What does Hall of Famer Hank Kaplan, the noted historian and archivist, think of comments like Kellerman's?
"It's totally ridiculous," Kaplan says. "The analogy is piss-poor because, first of all, he's comparing apples and oranges. It's the lighter weight divisions against the heavier weight divisions. As far as being a boxer is concerned, Malignaggi has a style of moving around, using his feet for defense, that's true, but he's not nearly as clever as Conn was.
"Conn was a tried and proven champion. When Malignaggi fought Cotto, that was the first fight where he was supposed to prove himself. He survived. He didn't win. His (Kellerman's) analogy is poor, let's put it that way."
Let me tell you why there is no excuse whatsoever for Kellerman here; why he could never just pass it off as a "spontaneous" comment.
The very fact that a graphic with Conn's name appeared on the screen in association with Kellerman's remarks indicates that no one had just thought of it right then and there. It had to be fed to the production truck, at Kellerman's specific request, so that it could be entered into the "Chyron" in time to build all the graphics. In fact, if the production team is meticulous (and there's no reason to believe they are not), this subject may have even come up in the production meeting that takes place the day before (which Kellerman would be attending). If anyone was wide awake in that production meeting, there may have been a discussion and/or debate about the wisdom of exploring such a parallel. In other words, there had to have been a considerable amount of CONTEMPLATION that went into it.
So, I ask, THIS was the product of all that contemplation?
A few years ago, a writer for the Las Vegas Sun named Dean Juipe penned a column in response to Ring Magazine's listing of the top all-time pound-for-pound fighters.
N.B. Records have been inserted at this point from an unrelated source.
`config.mk`:
```
export PLATFORM = sky130hd
export DESIGN_NAME = rqps_cell
export DESIGN_NICKNAME = d
export VERILOG_FILES = /design/src/hw/rtl/ready_queue_policy_select_macros.svh /design/src/hw/rtl/rqps_pkg.sv /design/src/hw/rtl/rqps_cell.sv
export SDC_FILE = /design/constraint.sdc
export NUM_CORES = 1
export LEC_CHECK = 0
export ABC_AREA = 1
export BUFFER_PORTS_ARGS = -buffer_cell sky130_fd_sc_hd__buf_4
export CAP_MARGIN = 20
export CORE_MARGIN = 2
export CORE_UTILIZATION = 26
export CTS_CLUSTER_DIAMETER = 150
export DETAILED_ROUTE_END_ITERATION = 7
export GPL_TIMING_DRIVEN = 0
export PLACE_DENSITY = 0.58
export SYNTH_ARGS = -nofsm -noshare
export SYNTH_HDL_FRONTEND = slang
export SYNTH_SLANG_ARGS = --single-unit
export TNS_END_PERCENT = 50
```
`constraint.sdc`:
```
create_clock -name clk -period 6.8 [get_ports clk]
set_clock_uncertainty 0.05 [all_clocks]
set_input_delay 0 -clock clk [delete_from_list [all_inputs] [get_ports clk]]
set_output_delay 0 -clock clk [all_outputs]
set_load 0.1 [all_outputs]
```
`src/hw/rtl/ready_queue_policy_select_macros.svh`:
```
// assertion macros for the ready queue
`ifndef READY_QUEUE_POLICY_SELECT_MACROS_SVH
`define READY_QUEUE_POLICY_SELECT_MACROS_SVH
`define RQPS_ASSERT_IMP(label, clk, rst_n, a, c) \
    label: assert property (@(posedge clk) disable iff (!rst_n) (a) |-> (c)) \
        else $error("%m: check failed");
`define RQPS_ASSERT_NXT(label, clk, rst_n, a, c) \
    label: assert property (@(posedge clk) disable iff (!rst_n) (a) |=> (c)) \
        else $error("%m: check failed");
`endif

```
`src/hw/rtl/rqps_pkg.sv`:
```
// ---------------------------------------------------------------------------
// rqps_pkg
// types and codes shared by the ready queue cells and control
// ---------------------------------------------------------------------------
package rqps_pkg;
    localparam logic [1:0] CMD_INSERT = 2'd0;
    localparam logic [1:0] CMD_POP    = 2'd1;
    localparam logic [1:0] CMD_ASK    = 2'd2;
    localparam logic [1:0] CMD_NONE   = 2'd3;
    localparam logic [1:0] POL_RR     = 2'd0;
    localparam logic [1:0] POL_BURST  = 2'd1;
    localparam logic [1:0] POL_REM    = 2'd2;
    localparam logic [1:0] POL_PRIO   = 2'd3;

    typedef struct packed {
        logic [7:0]  id;
        logic [15:0] arrival;
        logic [7:0]  prio;
        logic [15:0] burst;
        logic [15:0] remaining;
    } entry_t;

    // candidate travelling along the chain
    typedef struct packed {
        logic   valid;
        entry_t ent;
    } cand_t;

    // control from sequencer to cells
    typedef struct packed {
        logic       scan;
        logic [1:0] key;
        logic       first;
    } cell_ctl_t;

    // true when a comes before b under the selection order
    function automatic logic better(input entry_t a, input entry_t b, input logic [1:0] key);
        logic [15:0] ka;
        logic [15:0] kb;
        logic        tie;
        ka = (key == POL_BURST) ? a.burst : a.remaining;
        kb = (key == POL_BURST) ? b.burst : b.remaining;
        if (a.arrival != b.arrival) tie = a.arrival < b.arrival;
        else if (a.prio != b.prio) tie = a.prio > b.prio;
        else tie = a.id < b.id;
        if (key == POL_PRIO)
        begin
            if (a.prio != b.prio) return a.prio > b.prio;
            return tie;
        end
        if (ka != kb) return ka < kb;
        return tie;
    endfunction
endpackage

```
`src/hw/rtl/rqps_cell.sv`:
```
// ---------------------------------------------------------------------------
// rqps_cell
// one queue slot: holds an entry and forwards the best candidate seen so far
// ---------------------------------------------------------------------------
module rqps_cell
(
    input  logic                clk,
    input  logic                rst_n,
    input  logic                wr_en,
    input  rqps_pkg::entry_t    wr_ent,
    input  logic                occ,
    input  rqps_pkg::cell_ctl_t ctl,
    input  rqps_pkg::cand_t     cand_in,
    output rqps_pkg::cand_t     cand_out,
    output logic                is_best,
    input  logic                take_next,
    input  rqps_pkg::entry_t    next_ent,
    output rqps_pkg::entry_t    ent
);
    rqps_pkg::entry_t ent_reg;
    rqps_pkg::cand_t  cand_reg;
    rqps_pkg::cand_t  cand_next;
    logic             win;

    assign win = occ && (!cand_in.valid || ctl.first ||
                         rqps_pkg::better(ent_reg, cand_in.ent, ctl.key));

    always_comb
    begin
        cand_next = cand_in;
        if (win) cand_next = '{valid: 1'b1, ent: ent_reg};
    end

    // a cell marks itself best when it overrides the incoming candidate
    always_ff @(posedge clk or negedge rst_n)
    begin
        if (!rst_n)
        begin
            cand_reg <= '0;
            is_best  <= 1'b0;
        end
        else if (ctl.scan)
        begin
            cand_reg <= cand_next;
            is_best  <= win;
        end
    end

    always_ff @(posedge clk)
    begin
        if (wr_en) ent_reg <= wr_ent;
        else if (take_next) ent_reg <= next_ent;
    end

    assign cand_out = cand_reg;
    assign ent      = ent_reg;
endmodule

```
==> out/metrics.yaml <==
outcome:
  result_of_the_run: "complete, no violations"
worst_setup_path:
  gate_family_responsible_for_the_most_delay_along_the_worst_path: "simple AND/OR/NAND/NOR gates"
  critical_path.reg2reg.endpoint: "cand_out[4]$_DFFE_PN0P_"
  worst_setup_path_end_kind: "register"
  critical_path_buf_inv_count: 6
  rrSetupSlack_ns: 3.89
  required_ns: 7.07
  setup.worst_path.class: "in -> reg"
  critPathMaxFanout: 10
  crit_arrival_ns: 3.23
  crit_path_cell_trace: "buf_4, nand2_1, clkbuf_1, o21ai_0, ha_1, nand2_1, inv_1, nand3_1, nor3_1, nand2_1, inv_1, nand3_1, a21oi_1, nand2_2, nand2_2, buf_6, buf_6, nand2_1, nand3_1, nand2_1"
  reg2reg_start: "ent[18]$_DFFE_PP_"
  worst_r2r_path_depth: 18
  startpoint_type: "input pin"
  crit_path_max_incr_delay_ns: 0.41
  critical_path.startpoint: "ctl[1]"
  timing.critical_path.mode_cell: "nand2_1"
  cp_slowest_cell: "clkbuf_1"
clock_network:
  numClockSinks: 130
  clk_path_buf_depth: 2
  cts.clk_slew.worst_paths_ns: 0.06
  clock_root_buffer_master: "clkbuf_16"
  cts_post_setup_buffers_inserted: 0
  tritoncts.num_buffers: 17
  worst_skew_pair.late_latency_ns: 0.45
  maximum_level_of_the_cts_h_tree: 4
  cts_tree: "done"
logic_synthesis:
  synth.yosys.seq_area_share_pct: 45.14
  synthDominantCellAreaShare_pct: 24.28
  synth_top_cell_by_area: "edfxtp_1"
  syn_area_um2: 7916
  most_frequently_used_cell_type_in_the_post_synthesis_netlist: "nand2_1"
  synth-async-reset-ratio_pct: 50.77
  netlist_instances: 1081
  postSynthRegisterBits: 130
  synthFlopType: "dfrtp_1"
  synth.top_cells.by_area: "edfxtp_1 24%, nand2_1 23%, dfrtp_1 21%"
  post_synth.cell_area_avg_um2: 7.323
  ys_types: 26
  synth-edff-count: 64
  synth_warnings: 0
  synthTopCellsByCount: "480 x nand2_1, 149 x inv_1, 134 x nand3_1, 66 x dfrtp_1, 64 x edfxtp_1"
  syn_nets: 1330
sta:
  min_period_over_period_pct: 43.56
  finalSetupViolations: 0
  fmaxAchievable_mhz: 337.6
  slew-limit-headroom_pct: 35.12
  finalSetupTns_ns: 0
  final-hold-violation-count: 0
  final_max_slew_viol_count: 0
  min_clock_period_post_route_ns: 2.962
  worst_slew_pin_slew_ns: 0.9732
  hold_ws_ns: 0.03974
  unrepaired_setup_endpoints_after_global_routing: "no"
final_layout:
  multiInputGateArea_um2: 3498
  finalCoreUtilization_pct: 45.10
  largest_reg_flops: 65
  layout.nets: 1875
  areaGrowthSynthToFinish_pct: 69.73
  final-seq-area_um2: 3573
  layout-drive-gt1-share_pct: 23.25
  layout.filler_cells: 2925
worst_hold_path:
  hold_path.class: "in -> reg"
  hold_path_end: "cand_out[31]$_DFFE_PN0P_"
  holdPathStages: 6
  worst_hold_startpoint: "occ"
drt:
  drt_first_iter_violations: 462
  residual_drc: 0
  vias: 9135
  drt-total-wl_mm: 34.15
  count_of_nets_left_with_antenna_violations_after_detail_routing: 0
  vias_per_cell: 4.498
  drt_first_pass_iters: 5
  drt-wirelength-per-cell_um: 16.81
power:
  worst_ir_drop_vdd_mv: 0.1586
  report.power.total_mw: 3.430
  leakage_nw: 7.233
  power.density_nw_per_um2: 255.3
grt:
  groute.usage.overall_pct: 21.37
  busiest_layer: "met2"
  grt_util_met3_pct: 5.499
  grt_max_degree: 67
  grt_pass1_wl_mm: 50.58
  grt_antenna_before_repair: 1
  grt_util_met1_pct: 24.39
  grt_pass1_vias: 9180
  overflow: 0
  use_met2_pct: 39.30
floorplan:
  design.portCount: 332
  floorplan.initialDensity_pct: 26.57
  core_area_um2: 29800
  fp.dieArea_um2: 31860
  die_height_um: 178.5
  rows: 63
  fp.dieW_um: 178.5
placement:
  finalWeightedCongestion: 0.8607
  place.detailed.hpwl_mm: 24.52
  io_buffers: 331
job:
  max_cap_viol_count: 0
In his piece, Juipe, who covered boxing for years, opined that the likes of Michael Spinks and Felix Trinidad should rank ahead of people like Sugar Ray Robinson, Muhammad Ali and Henry Armstrong, simply because they lost less fights.
Reacting to that, Michael Katz, then writing for an internet site, speculated that perhaps Juipe was, in a journalistic sense, "taking a dive"; in other words, in writing something so ridiculously stupid and devoid of perspective, he was trying to get himself pulled off the boxing beat.
I'm not suggesting that in making the comparison between Billy Conn and Paul Malignaggi that Kellerman was also "taking a dive." But let's put it this way, metaphorically speaking - if there's a referee in the ring he better come in and stop the fight. Quickly.